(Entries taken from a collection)
[src/rtl/bus_arbiter2.sv]
// Two-master, one-slave round-robin arbiter for the valid/ready bus.
// Ports: clk, resetn; m1*/m2* master ports; s* slave port; timeout pulse.
//   mXvalid/mXaddr/mXwdata/mXwstrb in, mXready/mXrdata out (X = 1, 2)
//   svalid/saddr/swdata/swstrb out, sready/srdata in
//   timeout out: registered one-cycle pulse after a forced completion
module bus_arbiter2 #(
    parameter logic [15:0] TIMEOUT_CYCLES = 16'd1024,
    parameter logic [31:0] ERR_RDATA      = 32'hDEAD_BEEF
) (
    input  logic        clk,
    input  logic        resetn,
    input  logic        m1valid,
    output logic        m1ready,
    input  logic [31:0] m1addr,
    output logic [31:0] m1rdata,
    input  logic [31:0] m1wdata,
    input  logic [3:0]  m1wstrb,
    input  logic        m2valid,
    output logic        m2ready,
    input  logic [31:0] m2addr,
    output logic [31:0] m2rdata,
    input  logic [31:0] m2wdata,
    input  logic [3:0]  m2wstrb,
    output logic        svalid,
    input  logic        sready,
    output logic [31:0] saddr,
    input  logic [31:0] srdata,
    output logic [31:0] swdata,
    output logic [3:0]  swstrb,
    output logic        timeout
);

    typedef enum logic {
        IDLE,
        BUSY
    } state_e;

    typedef enum logic {
        M1,
        M2
    } mst_e;

    state_e      state_q, state_d;
    mst_e        grant_q, grant_d;
    mst_e        last_q, last_d;
    logic [15:0] cnt_q, cnt_d;
    logic        timeout_q, timeout_d;

    logic        g_valid;
    logic [31:0] g_addr;
    logic [31:0] g_wdata;
    logic [3:0]  g_wstrb;
    logic        g_ready;
    logic [31:0] g_rdata;
    logic        to_hit;

    // Granted master's request, muxed once for the forwarding path.
    always_comb begin
        g_valid = m1valid;
        g_addr  = m1addr;
        g_wdata = m1wdata;
        g_wstrb = m1wstrb;
        if (grant_q == M2) begin
            g_valid = m2valid;
            g_addr  = m2addr;
            g_wdata = m2wdata;
            g_wstrb = m2wstrb;
        end
    end

    // sready beats the timeout when both land in the same cycle.
    assign to_hit = (TIMEOUT_CYCLES != 16'd0)
                 && (cnt_q == TIMEOUT_CYCLES)
                 && !sready;

    always_comb begin
        state_d   = state_q;
        grant_d   = grant_q;
        last_d    = last_q;
        cnt_d     = cnt_q;
        timeout_d = 1'b0;
        svalid    = 1'b0;
        saddr     = 32'd0;
        swdata    = 32'd0;
        swstrb    = 4'd0;
        g_ready   = 1'b0;
        g_rdata   = 32'd0;
        unique case (state_q)
            IDLE: begin
                cnt_d = 16'd0;
                if (m1valid && m2valid) begin
                    grant_d = (last_q == M1) ? M2 : M1;
                    state_d = BUSY;
                end else if (m1valid) begin
                    grant_d = M1;
                    state_d = BUSY;
                end else if (m2valid) begin
                    grant_d = M2;
                    state_d = BUSY;
                end
            end
            BUSY: begin
                svalid = g_valid && !to_hit;
                saddr  = g_addr;
                swdata = g_wdata;
                swstrb = g_wstrb;
                if (!g_valid) begin
                    // Master abandoned its request: close quietly.
                    state_d = IDLE;
                    last_d  = grant_q;
                    cnt_d   = 16'd0;
                end else if (sready) begin
                    g_ready = 1'b1;
                    g_rdata = srdata;
                    state_d = IDLE;
                    last_d  = grant_q;
                    cnt_d   = 16'd0;
                end else if (to_hit) begin
                    g_ready   = 1'b1;
                    g_rdata   = ERR_RDATA;
                    timeout_d = 1'b1;
                    state_d   = IDLE;
                    last_d    = grant_q;
                    cnt_d     = 16'd0;
                end else begin
                    cnt_d = cnt_q + 16'd1;
                end
            end
        endcase
    end

    assign m1ready = g_ready && (grant_q == M1);
    assign m2ready = g_ready && (grant_q == M2);
    assign m1rdata = (grant_q == M1) ? g_rdata : 32'd0;
    assign m2rdata = (grant_q == M2) ? g_rdata : 32'd0;
    assign timeout = timeout_q;

    always_ff @(posedge clk) begin
        if (!resetn) begin
            state_q   <= IDLE;
            grant_q   <= M1;
            last_q    <= M2;
            cnt_q     <= 16'd0;
            timeout_q <= 1'b0;
        end else begin
            state_q   <= state_d;
            grant_q   <= grant_d;
            last_q    <= last_d;
            cnt_q     <= cnt_d;
            timeout_q <= timeout_d;
        end
    end

endmodule

[config.mk]
export PLATFORM = sky130hd
export DESIGN_NAME = bus_arbiter2
export DESIGN_NICKNAME = d
export VERILOG_FILES = /design/src/rtl/bus_arbiter2.sv
export SDC_FILE = /design/constraint.sdc
export NUM_CORES = 1
export LEC_CHECK = 0
export CORE_AREA = 2 2 120 122
export DETAILED_ROUTE_END_ITERATION = 10
export DIE_AREA = 0 0 122 124
export GPL_ROUTABILITY_DRIVEN = 0
export GPL_TIMING_DRIVEN = 1
export SLEW_MARGIN = 20
export SYNTH_ARGS = -nofsm -noshare
export SYNTH_HDL_FRONTEND = slang
export SYNTH_SLANG_ARGS = --single-unit
[constraint.sdc]
create_clock -name clk -period 2.55 [get_ports clk]
set_input_delay 0.51 -clock clk [delete_from_list [all_inputs] [get_ports clk]]
set_output_delay 0.51 -clock clk [all_outputs]
set_load 0.01 [all_outputs]
==> Word level (Yosys, flattened, before mapping) <==
Index checks and enable logic that the tools add are counted.
{ "op_classes": {"bitwise": 4, "reduce_logical": 11, "mux": 36, "eq_ne": 2, "add_sub_neg": 1} }
{ "op_table": {"columns": ["operator", "count"], "rows": [
  ["2-to-1 mux 32 bit", 10],
  ["2-to-1 mux 16 bit", 3],
  ["one-hot mux 16 bit (2 select lines)", 1],
  ["2-to-1 mux 1 bit", 19],
  ["adder 16 x 1 -> 16 bit, second input constant", 1],
  ["== test 16 x 11 -> 1 bit, second input constant", 1],
  ["2-to-1 mux 4 bit", 2],
  ["logical AND 1 bit", 5],
  ["inverter 1 bit", 4],
  ["AND reduction 2 bit", 2],
  ["OR reduction 4 bit", 1],
  ["!= test 3 x 2 -> 1 bit, second input constant", 1],
  ["nonzero test 3 bit", 1],
  ["logical NOT 1 bit", 2],
  ["one-hot mux 1 bit (2 select lines)", 1]
]} }
{ "totals": {"regBits": 20, "in_bits": 173, "elab_cells": 59, "output_inout_bits": 136} }

==> Logic depth before layout (Yosys ltp) <==
{ "depth": {"depth_word": 7, "ltp_mapped": 8, "depth_no_buf": 6} }

==> Worst setup path before layout <==
No wires, ideal clock.
{ "synth_path": {"kind": "register -> output", "start": "register cnt_q[0]", "end": "output m2rdata[18]", "t_arrival_ps": 1725, "path_slack_ps": 315, "path_buffers": 2, "stages_incl_launch_ff": 9, "t_required_ps": 2040, "path_cell_list": "dfxtp_1 > inv_1 > ha_1 > nor4b_4 > a41oi_2 > or3b_1 > buf_6 > buf_12 > nor2_2"} }
{ "synth_between": {"elab_chain_cells": 7} }
{ "synth_lines": {"columns": ["item", "line_no", "source"], "rows": [
  ["start: declaration", "46", "logic [15:0] cnt_q, cnt_d;"],
  ["start signal: assignment", "149", "cnt_q <= cnt_d;"],
  ["== test 16 x 11 -> 1 bit", "73", "&& (cnt_q == TIMEOUT_CYCLES)"],
  ["logical AND 1 bit", "74", "&& !sready;"],
  ["2-to-1 mux 32 bit", "118", "end else if (to_hit) begin"],
  ["2-to-1 mux 32 bit", "112", "end else if (sready) begin"],
  ["2-to-1 mux 32 bit", "107", "if (!g_valid) begin"],
  ["2-to-1 mux 32 bit", "88", "unique case (state_q)"],
  ["2-to-1 mux 32 bit", "135", "assign m2rdata = (grant_q == M2) ? g_rdata : 32'd0;"],
  ["end: declaration", "21", "output logic [31:0] m2rdata,"]
]} }
No other way between the ends.

==> Worst setup path after layout <==
{ "layout_path": {"start": "register cnt_q[0]", "end": "output m2rdata[16]"} }
The elaborated chain is that of the path after synthesis.

==> results.yml <==
setup_path:
  critPathRequiredTime_ps: 2040
  critPathMaxFanout: 6
  worst-endpoint-arrival_ps: 2190
  worst_r2r_startpoint: "cnt_q[0]"
  timing.setup.critical_path_class: "flip-flop to primary output"
  timing.critical_path.to_type: "primary output"
  rr_worst_depth: 9
  critPathLaunch: "cnt_q[0]"
  worstSetupStartpointType: "flip-flop"
finish:
  area_delta_synth_final_pct: 151.8
  leading_cell_type_in_the_layout_fill_and_taps_excluded: "sky130_fd_sc_hd__clkdlybuf4s50_1"
  final_design_area_no_fill_um2: 6492
  fillers: 1324
  layout_common_cells: "240 x sky130_fd_sc_hd__clkdlybuf4s50_1, 91 x sky130_fd_sc_hd__nor2_1, 68 x sky130_fd_sc_hd__mux2i_1"
  layout.nets: 871
  final_layout_size_suffix_gt1_share_pct: 23.74
  antenna_cells_inserted: 0
die:
  top_level_ports: 309
  die-width_um: 122
  floorplan.initialDensity_pct: 18.80
  die_h_um: 124
  core_area_um2: 13720
  fp.dieArea_um2: 15130
  rows: 43
yosys:
  yosys.area_share.xor_xnor_pct: 4.755
  synth_fa_ha_area_share_pct: 0.9704
  ys_seq_area_share_pct: 15.53
  syn-mean-instance-area_um2: 7.124
  fraction_of_registers_with_async_set_reset_pct: 0
  ys_types: 36
  synthSimpleGateAreaFrac_pct: 39.84
  synth_area_leader_cell: "sky130_fd_sc_hd__mux2i_1"
  synth_nets: 537
  synth.ff_latch_count: 20
  yosys-mux-area-fraction_pct: 26.39
  synth_compound_area_share_pct: 3.299
  portion_of_synthesized_cell_area_occupied_by_the_leading_cell_type_pct: 26.39
  synth_flop_cell: "sky130_fd_sc_hd__dfxtp_1"
  synthesized_netlist_cell_count: 362
  synth_warnings: 0
  main_combinational_cell_family_by_area_after_synthesis: "simple AND/OR/NAND/NOR gates"
  synth.area.top_cells: "sky130_fd_sc_hd__mux2i_1 26%, sky130_fd_sc_hd__nor2_1 17%, sky130_fd_sc_hd__dfxtp_1 16%"
  synthesis.area_um2: 2579
  synth_enable_flop_cells: 0
route:
  routed_wire_length_per_instance_um: 15.75
  via_density_per_instance: 4.246
  drc_errors: 0
  drt_first_iter_violations: 93
  drt_pass1_iterations: 4
  dr_total_vias: 3715
  final_antenna_net_count: 0
  routed_wirelength_mm: 13.78
cts:
  htreeDepth: 1
  cts.reportedPaths.clkPinSlew_ps: 50
  cts-root-buf: "sky130_fd_sc_hd__clkbuf_16"
  cts_buffer_depth: 2
  tritoncts.num_buffers: 3
  numClockSinks: 20
  tritoncts_clock_tree: "built"
  count_of_hold_fix_buffers_inserted_at_cts: 0
  clkLatencyLatePin_ps: 250
placed_design:
  portBuffers: 308
  post_dp_hpwl_mm: 10.75
  detailed_place.area_um2: 5972
min_path:
  min_path_cells: 2
  hp-class: "flip-flop to flip-flop"
  hp-start: "last_q"
timing:
  rsz0062_at_grt: "true"
  setup_violations: 20
  worst_clock_skew_ps: 1.730
  finalCritPeriodShare_pct: 106.0
  tightest_slew_ps: 447.7
  postLayoutSetupSlackWorst_ps: -152.8
  max_freq_ghz: 0.3700
  final-hold-violation-count: 0
  maxSlewHeadroom_pct: 70.09
  timing.final.crit_period_ps: 2703
  timing.final.max_slew_violations: 0
  whs_ps: 518.5
power_and_ir_drop:
  peakVddDrop_v: 0.0002080
  power_per_cell_area_nw_per_um2: 237.8
  lkg_pwr_uw: 0.002588
global_route:
  grt.overflow.total: 0
  first_pass_grt_wire_length_mm: 18.63
  groute.usage.overall_pct: 15.67
  antenna_violations_before_repair: 0
  grt_start_max_net_pins: 55
  first_global_vias: 3599
run_status:
  status: "finished, violations left"
  violated_checks: "setup timing"
flow_run:
  maxCapViolCount: 0
power by group:
| group | switching (uW) | internal, uW |
|---|---|---|
| logic | 336 | 535 |
| registers | 6.31 | 317 |
| clock network | 111 | 239 |
| total | 453 | 1090 |
state kept, by name, indices dropped and copies added (netlist names):
name,count
cnt_q,16
grant_q,1
last_q,1
state_q,1
timeout,1
cells by family after synthesis:
kind of cell               after synthesis
AOI/OAI and AO/OA                       11
xor gates and xnor gates                14
adders and majority gates                2
buffers and inverters                   37
DFF                                     20
muxes                                   68
and+or+nand+nor                        210
per-layer routing:
layer | wire length, um | GRT usage, %
met1 | 4811 | 16.14
met2 | 7507 | 31.70
met3 | 1279 | 4.396
met4 | 180 | 2.371
met5 | 0 | 0
through the flow:
stage,std cells,total power [uW],util (%),setup TNS [ps],worst slack [ps]
floorplan,362,634.5,-,0,315.5
global placement,856,1147,43.53,-20910,-360.4
detailed placement,856,1152,43.53,-22590,-397.8
CTS,872,1518,44.39,-4027,-162.4
global route,875,1632,47.32,-5071,-233.0
finish,875,1544,47.32,-1476,-152.8
final timing paths:
path	endpoint	slack (ps)
worst max-delay path	m2rdata[16]	-150
worst min-delay path	last_q	520
worst max register to register	cnt_q[5]	830
worst min register to register	last_q	520
Yosys cell counts (2+ instances only):
cell and instances:
sky130_fd_sc_hd__dfxtp_1 20, sky130_fd_sc_hd__buf_6 3, sky130_fd_sc_hd__a21boi_0 2, sky130_fd_sc_hd__nand2_1 7, sky130_fd_sc_hd__xnor2_1 13, sky130_fd_sc_hd__nand4_1 5
sky130_fd_sc_hd__ha_1 2, sky130_fd_sc_hd__clkbuf_1 16, sky130_fd_sc_hd__buf_12 2, sky130_fd_sc_hd__o21ai_0 3, sky130_fd_sc_hd__inv_2 3, sky130_fd_sc_hd__buf_2 3
sky130_fd_sc_hd__nor2_1 117, sky130_fd_sc_hd__mux2i_1 68, sky130_fd_sc_hd__nor4_1 3, sky130_fd_sc_hd__inv_1 8, sky130_fd_sc_hd__nor2b_1 24, sky130_fd_sc_hd__nor3_1 6
sky130_fd_sc_hd__o211ai_1 2, sky130_fd_sc_hd__and2_1 16, sky130_fd_sc_hd__nor2_2 19, sky130_fd_sc_hd__nand3_1 6
timing repair:
action,in CTS,in global routing
gates cloned,4,3
pin swaps,26,5
setup endpoints to repair,67,58
gates resized for setup,252,80
buffers inserted,8,2
cell type report:
class | count | area [um2] | share of cell area (%)
multi-input combinational | 305 | 2206 | 33.98
timing repair buffer | 355 | 3525 | 54.29
tap | 180 | 225.2 | 3.469
inverter | 11 | 41.29 | 0.6360
sequential | 20 | 406.6 | 6.263
clock buffer | 4 | 88.84 | 1.368
critical path, cell delays in order, from the launching register on:
cell	delay, ps
sky130_fd_sc_hd__dfxtp_2	320
sky130_fd_sc_hd__inv_2	70
sky130_fd_sc_hd__ha_4	130
sky130_fd_sc_hd__nor4b_4	220
sky130_fd_sc_hd__a41oi_2	200
sky130_fd_sc_hd__or3b_4	480
sky130_fd_sc_hd__buf_6	160
sky130_fd_sc_hd__buf_16	140
sky130_fd_sc_hd__nor2_2	90
sky130_fd_sc_hd__buf_2	140
(Power assumes the default switching activity.)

EXERCISE INSTRUCTIONS:
Please give an exact copy of the entries above, from the line with "layout.nets: 871" down to the line with "finalCritPeriodShare_pct: 106.0", inclusive, and nothing else.

RESPONSE BOX:
  layout.nets: 871
  final_layout_size_suffix_gt1_share_pct: 23.74
  antenna_cells_inserted: 0
die:
  top_level_ports: 309
  die-width_um: 122
  floorplan.initialDensity_pct: 18.80
  die_h_um: 124
  core_area_um2: 13720
  fp.dieArea_um2: 15130
  rows: 43
yosys:
  yosys.area_share.xor_xnor_pct: 4.755
  synth_fa_ha_area_share_pct: 0.9704
  ys_seq_area_share_pct: 15.53
  syn-mean-instance-area_um2: 7.124
  fraction_of_registers_with_async_set_reset_pct: 0
  ys_types: 36
  synthSimpleGateAreaFrac_pct: 39.84
  synth_area_leader_cell: "sky130_fd_sc_hd__mux2i_1"
  synth_nets: 537
  synth.ff_latch_count: 20
  yosys-mux-area-fraction_pct: 26.39
  synth_compound_area_share_pct: 3.299
  portion_of_synthesized_cell_area_occupied_by_the_leading_cell_type_pct: 26.39
  synth_flop_cell: "sky130_fd_sc_hd__dfxtp_1"
  synthesized_netlist_cell_count: 362
  synth_warnings: 0
  main_combinational_cell_family_by_area_after_synthesis: "simple AND/OR/NAND/NOR gates"
  synth.area.top_cells: "sky130_fd_sc_hd__mux2i_1 26%, sky130_fd_sc_hd__nor2_1 17%, sky130_fd_sc_hd__dfxtp_1 16%"
  synthesis.area_um2: 2579
  synth_enable_flop_cells: 0
route:
  routed_wire_length_per_instance_um: 15.75
  via_density_per_instance: 4.246
  drc_errors: 0
  drt_first_iter_violations: 93
  drt_pass1_iterations: 4
  dr_total_vias: 3715
  final_antenna_net_count: 0
  routed_wirelength_mm: 13.78
cts:
  htreeDepth: 1
  cts.reportedPaths.clkPinSlew_ps: 50
  cts-root-buf: "sky130_fd_sc_hd__clkbuf_16"
  cts_buffer_depth: 2
  tritoncts.num_buffers: 3
  numClockSinks: 20
  tritoncts_clock_tree: "built"
  count_of_hold_fix_buffers_inserted_at_cts: 0
  clkLatencyLatePin_ps: 250
placed_design:
  portBuffers: 308
  post_dp_hpwl_mm: 10.75
  detailed_place.area_um2: 5972
min_path:
  min_path_cells: 2
  hp-class: "flip-flop to flip-flop"
  hp-start: "last_q"
timing:
  rsz0062_at_grt: "true"
  setup_violations: 20
  worst_clock_skew_ps: 1.730
  finalCritPeriodShare_pct: 106.0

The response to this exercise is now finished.